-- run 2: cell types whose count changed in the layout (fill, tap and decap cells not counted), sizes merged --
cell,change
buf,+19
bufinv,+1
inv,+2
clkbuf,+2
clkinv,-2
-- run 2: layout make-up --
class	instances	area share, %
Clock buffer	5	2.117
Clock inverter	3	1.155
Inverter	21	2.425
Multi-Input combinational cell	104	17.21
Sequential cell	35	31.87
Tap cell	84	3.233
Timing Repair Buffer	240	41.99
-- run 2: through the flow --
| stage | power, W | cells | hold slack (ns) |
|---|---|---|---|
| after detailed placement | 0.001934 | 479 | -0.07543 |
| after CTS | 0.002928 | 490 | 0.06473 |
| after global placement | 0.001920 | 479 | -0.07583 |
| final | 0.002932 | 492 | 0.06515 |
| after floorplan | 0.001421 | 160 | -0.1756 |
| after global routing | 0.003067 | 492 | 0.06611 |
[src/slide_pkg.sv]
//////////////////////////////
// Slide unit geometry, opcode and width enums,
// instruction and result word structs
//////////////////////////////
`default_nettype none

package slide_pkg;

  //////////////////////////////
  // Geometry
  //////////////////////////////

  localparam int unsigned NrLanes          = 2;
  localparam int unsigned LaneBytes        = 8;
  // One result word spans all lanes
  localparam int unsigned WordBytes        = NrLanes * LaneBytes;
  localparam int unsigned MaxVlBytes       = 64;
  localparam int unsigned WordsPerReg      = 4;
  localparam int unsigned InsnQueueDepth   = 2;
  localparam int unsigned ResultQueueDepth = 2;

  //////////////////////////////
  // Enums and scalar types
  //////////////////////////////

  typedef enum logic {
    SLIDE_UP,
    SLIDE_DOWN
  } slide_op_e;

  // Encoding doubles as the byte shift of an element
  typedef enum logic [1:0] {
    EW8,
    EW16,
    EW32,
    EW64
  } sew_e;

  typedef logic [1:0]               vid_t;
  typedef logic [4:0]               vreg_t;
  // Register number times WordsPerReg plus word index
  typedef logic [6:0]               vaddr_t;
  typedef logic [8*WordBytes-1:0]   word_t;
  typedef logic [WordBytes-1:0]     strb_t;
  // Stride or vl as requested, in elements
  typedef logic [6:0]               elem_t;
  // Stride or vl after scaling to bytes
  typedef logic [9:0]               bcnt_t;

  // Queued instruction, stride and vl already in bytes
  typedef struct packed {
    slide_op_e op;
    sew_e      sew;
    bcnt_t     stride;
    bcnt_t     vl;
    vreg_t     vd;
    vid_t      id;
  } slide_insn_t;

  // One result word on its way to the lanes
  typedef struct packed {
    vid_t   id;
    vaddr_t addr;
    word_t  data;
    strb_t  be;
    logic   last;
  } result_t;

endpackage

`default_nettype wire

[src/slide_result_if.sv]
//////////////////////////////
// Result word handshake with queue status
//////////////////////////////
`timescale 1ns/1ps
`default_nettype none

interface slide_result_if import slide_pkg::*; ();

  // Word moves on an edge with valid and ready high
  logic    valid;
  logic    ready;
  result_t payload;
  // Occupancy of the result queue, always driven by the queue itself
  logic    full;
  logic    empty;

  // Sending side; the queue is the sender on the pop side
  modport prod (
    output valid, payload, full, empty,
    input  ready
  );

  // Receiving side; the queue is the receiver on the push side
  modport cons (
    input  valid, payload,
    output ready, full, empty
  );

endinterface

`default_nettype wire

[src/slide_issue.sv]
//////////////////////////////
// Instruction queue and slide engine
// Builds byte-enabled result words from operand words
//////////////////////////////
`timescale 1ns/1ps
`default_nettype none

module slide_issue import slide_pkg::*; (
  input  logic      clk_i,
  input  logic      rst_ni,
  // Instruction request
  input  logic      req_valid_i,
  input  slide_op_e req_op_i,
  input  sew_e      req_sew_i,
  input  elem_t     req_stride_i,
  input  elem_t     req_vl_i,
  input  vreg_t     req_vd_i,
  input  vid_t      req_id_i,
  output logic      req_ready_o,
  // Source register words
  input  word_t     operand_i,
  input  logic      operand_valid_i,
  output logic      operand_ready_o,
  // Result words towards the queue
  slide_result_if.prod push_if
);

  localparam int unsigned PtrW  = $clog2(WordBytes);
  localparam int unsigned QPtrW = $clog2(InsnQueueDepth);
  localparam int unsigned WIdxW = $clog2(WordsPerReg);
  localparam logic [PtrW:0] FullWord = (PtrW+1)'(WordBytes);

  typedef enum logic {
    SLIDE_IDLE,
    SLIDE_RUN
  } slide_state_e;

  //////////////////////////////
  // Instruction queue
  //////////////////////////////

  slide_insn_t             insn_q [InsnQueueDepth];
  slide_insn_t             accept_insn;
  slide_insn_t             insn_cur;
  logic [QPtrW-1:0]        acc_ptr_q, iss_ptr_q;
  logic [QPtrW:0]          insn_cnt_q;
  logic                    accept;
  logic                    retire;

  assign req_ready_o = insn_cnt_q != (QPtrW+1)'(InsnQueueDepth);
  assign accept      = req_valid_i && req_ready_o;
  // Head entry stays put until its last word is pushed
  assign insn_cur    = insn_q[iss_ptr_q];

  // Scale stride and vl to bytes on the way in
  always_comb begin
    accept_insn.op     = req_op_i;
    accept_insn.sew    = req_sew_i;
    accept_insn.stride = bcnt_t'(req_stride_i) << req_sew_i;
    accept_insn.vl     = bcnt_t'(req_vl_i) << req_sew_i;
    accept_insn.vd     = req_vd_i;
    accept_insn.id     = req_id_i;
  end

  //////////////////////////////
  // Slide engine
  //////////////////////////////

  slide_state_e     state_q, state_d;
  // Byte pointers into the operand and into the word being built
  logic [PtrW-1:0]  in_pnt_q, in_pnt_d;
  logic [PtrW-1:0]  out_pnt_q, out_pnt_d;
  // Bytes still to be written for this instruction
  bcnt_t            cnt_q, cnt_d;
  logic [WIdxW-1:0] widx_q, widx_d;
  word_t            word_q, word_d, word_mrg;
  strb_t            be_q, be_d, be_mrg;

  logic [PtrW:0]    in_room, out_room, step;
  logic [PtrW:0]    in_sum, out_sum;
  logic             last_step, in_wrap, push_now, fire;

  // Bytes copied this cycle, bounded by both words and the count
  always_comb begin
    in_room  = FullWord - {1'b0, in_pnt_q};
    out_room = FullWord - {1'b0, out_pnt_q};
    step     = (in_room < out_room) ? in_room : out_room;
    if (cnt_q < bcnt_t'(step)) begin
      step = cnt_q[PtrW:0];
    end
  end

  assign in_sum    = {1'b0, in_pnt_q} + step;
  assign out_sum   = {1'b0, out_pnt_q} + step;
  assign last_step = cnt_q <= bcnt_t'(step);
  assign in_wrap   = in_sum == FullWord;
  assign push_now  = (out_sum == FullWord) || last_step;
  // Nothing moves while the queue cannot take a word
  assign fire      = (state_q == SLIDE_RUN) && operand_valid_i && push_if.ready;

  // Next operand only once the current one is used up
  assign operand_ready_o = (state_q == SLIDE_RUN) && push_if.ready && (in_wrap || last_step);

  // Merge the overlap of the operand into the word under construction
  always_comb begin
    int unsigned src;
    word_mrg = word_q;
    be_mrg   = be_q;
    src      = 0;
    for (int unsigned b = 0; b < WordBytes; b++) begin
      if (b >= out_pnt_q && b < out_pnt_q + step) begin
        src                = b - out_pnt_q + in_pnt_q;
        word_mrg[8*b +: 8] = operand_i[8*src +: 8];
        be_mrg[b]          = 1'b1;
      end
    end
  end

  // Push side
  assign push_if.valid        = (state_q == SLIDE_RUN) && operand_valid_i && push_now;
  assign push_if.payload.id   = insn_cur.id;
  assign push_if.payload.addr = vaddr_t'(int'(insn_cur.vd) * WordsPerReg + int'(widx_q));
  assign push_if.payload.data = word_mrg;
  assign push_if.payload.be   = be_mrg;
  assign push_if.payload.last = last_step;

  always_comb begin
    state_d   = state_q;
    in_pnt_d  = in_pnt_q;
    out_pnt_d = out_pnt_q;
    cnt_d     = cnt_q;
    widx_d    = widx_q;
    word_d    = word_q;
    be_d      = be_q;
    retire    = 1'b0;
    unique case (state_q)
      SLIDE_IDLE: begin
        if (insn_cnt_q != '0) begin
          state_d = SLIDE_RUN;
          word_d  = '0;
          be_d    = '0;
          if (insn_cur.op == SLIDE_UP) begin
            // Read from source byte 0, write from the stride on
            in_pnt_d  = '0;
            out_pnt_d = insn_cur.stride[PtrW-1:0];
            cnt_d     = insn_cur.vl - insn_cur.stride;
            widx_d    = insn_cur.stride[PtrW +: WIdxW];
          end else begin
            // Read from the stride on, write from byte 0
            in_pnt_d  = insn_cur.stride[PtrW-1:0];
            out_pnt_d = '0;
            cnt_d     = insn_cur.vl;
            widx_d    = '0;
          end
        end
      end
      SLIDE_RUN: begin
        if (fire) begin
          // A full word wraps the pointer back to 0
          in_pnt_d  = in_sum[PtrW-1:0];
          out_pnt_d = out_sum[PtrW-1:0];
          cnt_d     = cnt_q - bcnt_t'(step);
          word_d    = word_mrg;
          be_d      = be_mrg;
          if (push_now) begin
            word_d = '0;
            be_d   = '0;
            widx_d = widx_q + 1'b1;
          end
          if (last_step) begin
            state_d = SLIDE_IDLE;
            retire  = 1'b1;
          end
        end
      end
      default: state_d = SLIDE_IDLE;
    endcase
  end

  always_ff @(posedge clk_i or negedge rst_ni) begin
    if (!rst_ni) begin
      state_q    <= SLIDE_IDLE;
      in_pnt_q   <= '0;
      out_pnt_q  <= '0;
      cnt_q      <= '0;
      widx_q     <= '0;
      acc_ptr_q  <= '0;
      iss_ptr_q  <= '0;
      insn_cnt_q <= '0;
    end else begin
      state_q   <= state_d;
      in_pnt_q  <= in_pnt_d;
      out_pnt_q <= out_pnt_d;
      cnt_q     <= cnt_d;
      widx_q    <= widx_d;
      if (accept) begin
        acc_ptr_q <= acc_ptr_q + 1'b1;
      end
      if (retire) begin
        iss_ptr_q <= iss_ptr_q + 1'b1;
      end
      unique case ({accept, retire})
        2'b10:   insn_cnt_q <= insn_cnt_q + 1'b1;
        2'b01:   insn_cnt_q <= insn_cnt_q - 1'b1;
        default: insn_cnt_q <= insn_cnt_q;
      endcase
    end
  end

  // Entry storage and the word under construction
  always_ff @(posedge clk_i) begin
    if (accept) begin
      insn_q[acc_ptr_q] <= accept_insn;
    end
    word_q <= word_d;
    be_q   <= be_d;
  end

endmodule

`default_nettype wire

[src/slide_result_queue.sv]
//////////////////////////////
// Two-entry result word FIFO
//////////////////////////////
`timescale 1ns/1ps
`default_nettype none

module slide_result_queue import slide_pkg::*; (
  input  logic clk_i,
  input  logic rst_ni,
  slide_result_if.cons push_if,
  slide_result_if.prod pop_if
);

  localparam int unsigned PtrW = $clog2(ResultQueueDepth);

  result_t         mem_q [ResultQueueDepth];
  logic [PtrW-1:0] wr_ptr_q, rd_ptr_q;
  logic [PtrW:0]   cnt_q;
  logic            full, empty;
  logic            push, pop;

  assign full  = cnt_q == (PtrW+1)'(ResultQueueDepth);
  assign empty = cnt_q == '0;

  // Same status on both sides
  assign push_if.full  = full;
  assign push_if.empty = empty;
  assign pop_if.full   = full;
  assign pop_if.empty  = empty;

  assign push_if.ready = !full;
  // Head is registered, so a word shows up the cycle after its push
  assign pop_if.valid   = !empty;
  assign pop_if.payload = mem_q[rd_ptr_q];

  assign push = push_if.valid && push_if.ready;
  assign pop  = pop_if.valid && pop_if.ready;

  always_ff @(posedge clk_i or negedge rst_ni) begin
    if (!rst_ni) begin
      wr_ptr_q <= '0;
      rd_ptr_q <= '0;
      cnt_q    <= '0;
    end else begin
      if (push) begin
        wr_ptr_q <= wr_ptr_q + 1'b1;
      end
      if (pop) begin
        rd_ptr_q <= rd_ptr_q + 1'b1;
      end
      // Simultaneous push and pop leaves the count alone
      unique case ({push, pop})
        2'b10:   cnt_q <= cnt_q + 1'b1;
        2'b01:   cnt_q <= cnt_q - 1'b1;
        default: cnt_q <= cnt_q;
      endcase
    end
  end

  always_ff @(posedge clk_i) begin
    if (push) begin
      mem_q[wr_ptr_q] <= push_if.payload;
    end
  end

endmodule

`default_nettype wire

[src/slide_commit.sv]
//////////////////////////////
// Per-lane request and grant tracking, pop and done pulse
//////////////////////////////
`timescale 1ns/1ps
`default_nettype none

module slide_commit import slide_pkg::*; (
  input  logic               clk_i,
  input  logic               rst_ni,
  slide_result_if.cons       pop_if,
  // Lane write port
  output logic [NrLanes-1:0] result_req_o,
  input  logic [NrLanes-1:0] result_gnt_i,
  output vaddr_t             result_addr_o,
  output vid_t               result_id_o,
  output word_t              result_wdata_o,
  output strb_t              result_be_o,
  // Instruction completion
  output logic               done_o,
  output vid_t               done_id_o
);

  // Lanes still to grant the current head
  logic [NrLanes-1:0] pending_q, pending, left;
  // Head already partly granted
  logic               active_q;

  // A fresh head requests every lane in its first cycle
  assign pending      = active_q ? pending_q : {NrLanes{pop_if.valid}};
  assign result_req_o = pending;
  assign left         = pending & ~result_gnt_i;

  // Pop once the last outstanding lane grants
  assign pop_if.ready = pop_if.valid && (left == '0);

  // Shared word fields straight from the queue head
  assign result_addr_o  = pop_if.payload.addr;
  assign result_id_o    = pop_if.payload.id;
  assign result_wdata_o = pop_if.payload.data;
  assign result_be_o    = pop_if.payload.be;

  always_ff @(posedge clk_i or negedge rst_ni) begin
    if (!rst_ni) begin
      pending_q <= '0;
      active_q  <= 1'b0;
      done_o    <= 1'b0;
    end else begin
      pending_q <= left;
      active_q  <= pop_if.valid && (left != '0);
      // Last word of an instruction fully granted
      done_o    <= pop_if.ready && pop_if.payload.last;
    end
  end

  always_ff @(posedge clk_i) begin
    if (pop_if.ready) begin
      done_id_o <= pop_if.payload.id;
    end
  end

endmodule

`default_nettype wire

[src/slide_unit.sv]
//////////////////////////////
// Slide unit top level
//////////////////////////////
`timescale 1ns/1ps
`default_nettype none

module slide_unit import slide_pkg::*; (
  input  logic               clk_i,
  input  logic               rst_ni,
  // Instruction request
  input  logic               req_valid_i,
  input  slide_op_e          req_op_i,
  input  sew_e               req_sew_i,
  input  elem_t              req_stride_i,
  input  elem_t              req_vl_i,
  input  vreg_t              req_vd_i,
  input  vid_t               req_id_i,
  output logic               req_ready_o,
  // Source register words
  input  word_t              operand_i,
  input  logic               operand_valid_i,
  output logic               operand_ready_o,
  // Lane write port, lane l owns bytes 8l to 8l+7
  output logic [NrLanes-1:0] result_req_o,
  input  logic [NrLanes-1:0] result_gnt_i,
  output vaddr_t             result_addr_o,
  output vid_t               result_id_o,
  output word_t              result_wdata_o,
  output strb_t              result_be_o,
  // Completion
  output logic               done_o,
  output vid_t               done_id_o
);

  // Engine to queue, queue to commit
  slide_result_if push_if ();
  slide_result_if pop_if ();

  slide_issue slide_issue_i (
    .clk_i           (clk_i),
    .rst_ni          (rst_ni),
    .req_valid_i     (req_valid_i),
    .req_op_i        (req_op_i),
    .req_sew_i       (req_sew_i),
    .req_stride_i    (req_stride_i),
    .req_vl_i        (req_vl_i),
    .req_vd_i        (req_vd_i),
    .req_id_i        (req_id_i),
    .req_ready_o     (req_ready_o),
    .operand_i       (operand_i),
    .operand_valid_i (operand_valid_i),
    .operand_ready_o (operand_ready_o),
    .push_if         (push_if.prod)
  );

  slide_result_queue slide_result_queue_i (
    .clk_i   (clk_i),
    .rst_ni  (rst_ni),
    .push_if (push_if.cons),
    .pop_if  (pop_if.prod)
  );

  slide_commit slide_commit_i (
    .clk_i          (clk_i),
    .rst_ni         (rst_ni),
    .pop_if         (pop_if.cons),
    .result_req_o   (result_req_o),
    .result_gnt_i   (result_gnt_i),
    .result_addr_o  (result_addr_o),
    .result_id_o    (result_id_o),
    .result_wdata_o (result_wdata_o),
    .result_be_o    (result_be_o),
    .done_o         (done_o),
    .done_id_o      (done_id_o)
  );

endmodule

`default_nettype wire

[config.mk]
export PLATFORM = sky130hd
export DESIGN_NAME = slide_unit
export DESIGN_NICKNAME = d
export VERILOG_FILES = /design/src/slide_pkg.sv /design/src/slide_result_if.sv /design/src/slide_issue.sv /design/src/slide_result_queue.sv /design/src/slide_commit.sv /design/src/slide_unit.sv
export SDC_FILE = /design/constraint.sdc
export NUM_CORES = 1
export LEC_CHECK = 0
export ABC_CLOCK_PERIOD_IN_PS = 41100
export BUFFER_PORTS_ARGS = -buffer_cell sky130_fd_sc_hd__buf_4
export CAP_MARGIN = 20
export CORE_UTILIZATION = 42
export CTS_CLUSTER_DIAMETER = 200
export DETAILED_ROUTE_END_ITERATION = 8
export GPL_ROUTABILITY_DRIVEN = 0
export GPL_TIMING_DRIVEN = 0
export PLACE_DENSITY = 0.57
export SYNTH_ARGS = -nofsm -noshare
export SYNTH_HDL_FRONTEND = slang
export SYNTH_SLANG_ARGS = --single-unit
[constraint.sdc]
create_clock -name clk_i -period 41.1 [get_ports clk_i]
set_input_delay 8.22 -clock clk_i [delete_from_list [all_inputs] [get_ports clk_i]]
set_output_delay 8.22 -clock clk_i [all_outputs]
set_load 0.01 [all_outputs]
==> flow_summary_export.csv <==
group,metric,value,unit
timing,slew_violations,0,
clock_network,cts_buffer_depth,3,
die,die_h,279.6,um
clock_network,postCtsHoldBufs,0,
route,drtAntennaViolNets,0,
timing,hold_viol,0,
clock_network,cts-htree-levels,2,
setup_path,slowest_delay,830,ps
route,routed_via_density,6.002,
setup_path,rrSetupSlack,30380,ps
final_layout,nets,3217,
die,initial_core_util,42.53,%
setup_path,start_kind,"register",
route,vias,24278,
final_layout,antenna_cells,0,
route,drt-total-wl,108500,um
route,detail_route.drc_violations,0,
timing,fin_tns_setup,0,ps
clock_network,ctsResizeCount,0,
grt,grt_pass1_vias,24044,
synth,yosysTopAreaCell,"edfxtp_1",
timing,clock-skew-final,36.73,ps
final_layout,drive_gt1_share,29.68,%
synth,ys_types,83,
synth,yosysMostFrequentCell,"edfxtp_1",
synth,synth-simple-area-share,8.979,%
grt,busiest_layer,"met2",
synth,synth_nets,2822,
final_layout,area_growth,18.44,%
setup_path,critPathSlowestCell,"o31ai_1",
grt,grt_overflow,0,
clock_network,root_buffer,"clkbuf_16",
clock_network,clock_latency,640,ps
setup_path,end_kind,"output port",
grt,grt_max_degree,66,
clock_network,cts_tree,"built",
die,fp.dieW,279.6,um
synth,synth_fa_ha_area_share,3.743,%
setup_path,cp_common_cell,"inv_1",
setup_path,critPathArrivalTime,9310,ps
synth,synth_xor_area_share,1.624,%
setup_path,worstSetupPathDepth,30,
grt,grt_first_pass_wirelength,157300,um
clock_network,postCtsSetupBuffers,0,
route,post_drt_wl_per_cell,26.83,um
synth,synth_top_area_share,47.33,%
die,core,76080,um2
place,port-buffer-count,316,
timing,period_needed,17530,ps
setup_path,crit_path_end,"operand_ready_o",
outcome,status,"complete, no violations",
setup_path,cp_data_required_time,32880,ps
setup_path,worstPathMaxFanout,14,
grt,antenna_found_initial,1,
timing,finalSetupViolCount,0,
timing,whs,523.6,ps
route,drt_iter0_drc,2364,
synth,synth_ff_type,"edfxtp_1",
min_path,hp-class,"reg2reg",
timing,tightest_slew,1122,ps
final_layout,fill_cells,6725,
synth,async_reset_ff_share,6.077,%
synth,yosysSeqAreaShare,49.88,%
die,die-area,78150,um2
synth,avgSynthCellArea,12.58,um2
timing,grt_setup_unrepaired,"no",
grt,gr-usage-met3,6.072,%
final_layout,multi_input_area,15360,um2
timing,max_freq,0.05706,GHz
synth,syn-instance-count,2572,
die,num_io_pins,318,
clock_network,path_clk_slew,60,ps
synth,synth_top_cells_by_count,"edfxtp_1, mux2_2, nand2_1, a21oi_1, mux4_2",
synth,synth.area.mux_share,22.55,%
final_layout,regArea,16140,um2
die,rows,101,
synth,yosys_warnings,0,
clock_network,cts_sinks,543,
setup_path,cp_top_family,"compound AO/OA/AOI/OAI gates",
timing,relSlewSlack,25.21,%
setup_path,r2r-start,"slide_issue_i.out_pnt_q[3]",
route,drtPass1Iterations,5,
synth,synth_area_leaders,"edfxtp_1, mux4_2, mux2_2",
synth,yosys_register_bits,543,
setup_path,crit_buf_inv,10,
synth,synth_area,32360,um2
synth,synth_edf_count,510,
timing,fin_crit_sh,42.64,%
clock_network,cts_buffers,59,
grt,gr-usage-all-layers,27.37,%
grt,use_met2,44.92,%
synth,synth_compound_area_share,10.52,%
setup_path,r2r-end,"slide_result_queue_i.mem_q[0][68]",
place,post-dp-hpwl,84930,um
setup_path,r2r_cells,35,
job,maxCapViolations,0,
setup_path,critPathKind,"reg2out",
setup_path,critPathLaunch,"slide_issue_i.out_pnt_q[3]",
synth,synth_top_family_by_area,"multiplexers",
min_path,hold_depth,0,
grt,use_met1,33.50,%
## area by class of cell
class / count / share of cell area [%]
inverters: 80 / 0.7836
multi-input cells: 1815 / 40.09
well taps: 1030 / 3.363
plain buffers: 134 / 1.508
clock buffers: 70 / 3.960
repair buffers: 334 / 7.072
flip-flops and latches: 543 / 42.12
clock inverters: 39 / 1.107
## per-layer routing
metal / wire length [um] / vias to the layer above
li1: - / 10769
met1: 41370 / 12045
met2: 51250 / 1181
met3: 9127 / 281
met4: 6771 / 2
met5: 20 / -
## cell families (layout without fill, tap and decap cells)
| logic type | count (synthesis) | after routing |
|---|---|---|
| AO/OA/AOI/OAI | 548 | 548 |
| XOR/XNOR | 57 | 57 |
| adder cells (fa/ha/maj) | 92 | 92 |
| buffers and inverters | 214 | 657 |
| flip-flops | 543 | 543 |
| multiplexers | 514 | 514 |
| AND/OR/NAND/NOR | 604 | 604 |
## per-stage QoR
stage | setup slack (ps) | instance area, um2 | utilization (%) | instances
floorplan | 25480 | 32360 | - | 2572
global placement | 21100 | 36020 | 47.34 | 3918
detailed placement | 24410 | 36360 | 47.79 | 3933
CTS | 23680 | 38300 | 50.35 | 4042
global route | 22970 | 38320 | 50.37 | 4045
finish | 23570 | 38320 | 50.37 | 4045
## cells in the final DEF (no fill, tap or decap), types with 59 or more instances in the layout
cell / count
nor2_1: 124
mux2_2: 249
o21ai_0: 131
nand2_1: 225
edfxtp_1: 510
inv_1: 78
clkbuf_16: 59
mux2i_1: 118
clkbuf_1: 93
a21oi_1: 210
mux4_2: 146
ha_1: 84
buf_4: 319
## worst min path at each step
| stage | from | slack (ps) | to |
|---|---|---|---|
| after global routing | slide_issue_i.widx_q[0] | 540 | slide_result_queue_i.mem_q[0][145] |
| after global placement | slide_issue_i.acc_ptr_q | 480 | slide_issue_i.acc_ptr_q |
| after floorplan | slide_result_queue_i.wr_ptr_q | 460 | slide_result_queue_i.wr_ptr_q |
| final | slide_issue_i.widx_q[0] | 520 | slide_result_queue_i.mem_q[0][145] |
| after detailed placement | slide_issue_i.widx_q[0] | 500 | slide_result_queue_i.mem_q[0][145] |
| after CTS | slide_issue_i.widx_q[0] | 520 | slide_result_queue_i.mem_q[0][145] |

---

Assignment: Return all lines of the material above in which "import" occurs.

Answer box:
interface slide_result_if import slide_pkg::*; ();
module slide_issue import slide_pkg::*; (
module slide_result_queue import slide_pkg::*; (
module slide_commit import slide_pkg::*; (
module slide_unit import slide_pkg::*; (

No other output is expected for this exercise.